Hablaba, hace un momento, de las novias que hay aquí. Hace un momento una mujer de cuerpazo se acerca a mí, y hablando como todas las prepotentes personas hablan, siendo muy concretas con la posición en su mundo y según su realidad, me explicó que era esposa de tal director y deseaba saber si podía hablar con el encargado del proyecto. Generalmente, se es amable con ese tipo de personas porque no sabes en que líos te puedes meter.
Hoy no me dio la gana.
Hoy aventé la bolita—. Yo no llevo ese proyecto, asómate para hablar con él —Me miró a los ojos, aplicando esas pequeñas expresiones corporales de negociación agresiva que… mucha gente cree que funcionan, y repitió su nombre, esposa de quién era, habló de la cantidad de gente y nos dijo algo así como—. Juan Carlos trabajó mucho con mi marido en el pasado.
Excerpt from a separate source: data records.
<file path="src/rtl/mips_run_monitor_pkg.sv">
// Shared definitions for the MIPS run monitor: run-state encoding and
// default mailbox/verdict constants.
package mips_tb_pkg;

    localparam int unsigned DATA_W = 32;

    localparam logic [31:0] MAILBOX_ADDR_DEF = 32'h0000_0054;
    localparam logic [31:0] PASS_VALUE_DEF   = 32'h0000_0007;

    typedef enum logic [1:0] {
        S_IDLE = 2'b00,
        S_HOLD = 2'b01,
        S_RUN  = 2'b10,
        S_DONE = 2'b11
    } run_state_t;

endpackage

</file>
<file path="src/rtl/mips_run_monitor_sat_counter.sv">
// Up-counter with synchronous clear and enable that sticks at all-ones.
module sat_counter #(
    parameter int unsigned W = 8
) (
    input  logic         clk,
    input  logic         clr,
    input  logic         en,
    output logic [W-1:0] q
);

    always_ff @(posedge clk) begin
        if (clr) begin
            q <= '0;
        end else if (en && (q != '1)) begin
            q <= q + 1'b1;
        end
    end

endmodule

</file>
<file path="src/rtl/mips_run_monitor.sv">
// Run controller for the single-cycle MIPS core: sequences core reset, counts
// RUN cycles and data writes, and latches PASS/FAIL/TIMEOUT on a mailbox write.
module mips_run_monitor #(
    parameter int unsigned          DATA_W       = mips_tb_pkg::DATA_W,
    parameter int unsigned          CNT_W        = 24,
    parameter int unsigned          RST_CYCLES   = 4,
    parameter int unsigned          MAX_CYCLES   = 10000,
    parameter logic [DATA_W-1:0]    MAILBOX_ADDR = DATA_W'(mips_tb_pkg::MAILBOX_ADDR_DEF),
    parameter logic [DATA_W-1:0]    PASS_VALUE   = DATA_W'(mips_tb_pkg::PASS_VALUE_DEF)
) (
    input  logic              CLK,
    input  logic              reset,
    input  logic              start,
    input  logic              MemWrite,
    input  logic [DATA_W-1:0] ALUresult,
    input  logic [DATA_W-1:0] WriteDataMem,
    output logic              core_reset,
    output logic              running,
    output logic              done,
    output logic              pass,
    output logic              timeout,
    output logic [CNT_W-1:0]  cycle_count,
    output logic [CNT_W-1:0]  write_count,
    output logic [DATA_W-1:0] last_addr,
    output logic [DATA_W-1:0] last_data
);

    import mips_tb_pkg::*;

    localparam logic [CNT_W-1:0] HOLD_LAST = CNT_W'(RST_CYCLES - 1);
    localparam logic [CNT_W-1:0] TMO_LAST  = CNT_W'(MAX_CYCLES - 1);

    run_state_t       state;
    logic [CNT_W-1:0] hold_q;
    logic             arm;
    logic             clr;
    logic             in_run;
    logic             hit;

    always_comb begin
        arm    = start && ((state == S_IDLE) || (state == S_DONE));
        clr    = reset || arm;
        in_run = (state == S_RUN);
        hit    = MemWrite && (ALUresult == MAILBOX_ADDR);
    end

    // Hold counter counts up from 0 to RST_CYCLES-1, equivalent to a load-and-decrement.
    sat_counter #(.W(CNT_W)) u_hold_cnt (
        .clk (CLK),
        .clr (clr),
        .en  (state == S_HOLD),
        .q   (hold_q)
    );

    sat_counter #(.W(CNT_W)) u_cycle_cnt (
        .clk (CLK),
        .clr (clr),
        .en  (in_run),
        .q   (cycle_count)
    );

    sat_counter #(.W(CNT_W)) u_write_cnt (
        .clk (CLK),
        .clr (clr),
        .en  (in_run && MemWrite),
        .q   (write_count)
    );

    always_ff @(posedge CLK) begin
        if (reset) begin
            state      <= S_IDLE;
            core_reset <= 1'b1;
            running    <= 1'b0;
            done       <= 1'b0;
            pass       <= 1'b0;
            timeout    <= 1'b0;
            last_addr  <= '0;
            last_data  <= '0;
        end else begin
            case (state)
                S_IDLE, S_DONE: begin
                    if (start) begin
                        state      <= S_HOLD;
                        core_reset <= 1'b1;
                        running    <= 1'b0;
                        done       <= 1'b0;
                        pass       <= 1'b0;
                        timeout    <= 1'b0;
                        last_addr  <= '0;
                        last_data  <= '0;
                    end
                end
                S_HOLD: begin
                    if (hold_q == HOLD_LAST) begin
                        state      <= S_RUN;
                        core_reset <= 1'b0;
                        running    <= 1'b1;
                    end
                end
                S_RUN: begin
                    if (MemWrite) begin
                        last_addr <= ALUresult;
                        last_data <= WriteDataMem;
                    end
                    // A mailbox hit takes priority over the final timeout cycle.
                    if (hit || (cycle_count == TMO_LAST)) begin
                        state      <= S_DONE;
                        core_reset <= 1'b1;
                        running    <= 1'b0;
                        done       <= 1'b1;
                        pass       <= hit && (WriteDataMem == PASS_VALUE);
                        timeout    <= !hit;
                    end
                end
                default: state <= S_IDLE;
            endcase
        end
    end

endmodule

</file>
Tal vez, si fuera un poco amable, le diría que he trabajo siete años en el mismo lugar, que el nombre de su marido no me suena y que si eso fuera alguna garantía, al menos cordial y de negocios, seguiríamos trabajando juntos. Suspiré y le indiqué, ya un poco harto, donde podía encontrar a Juan Carlos para exponerle y llorarle su situación.
La verdad, es que si no tengo quien me vigile, suelo quebrar las pequeñas reglas sociales que nos permiten estar en paz.
Si no fuera tan temeroso de Dios, el mundo ya estaría ardiendo.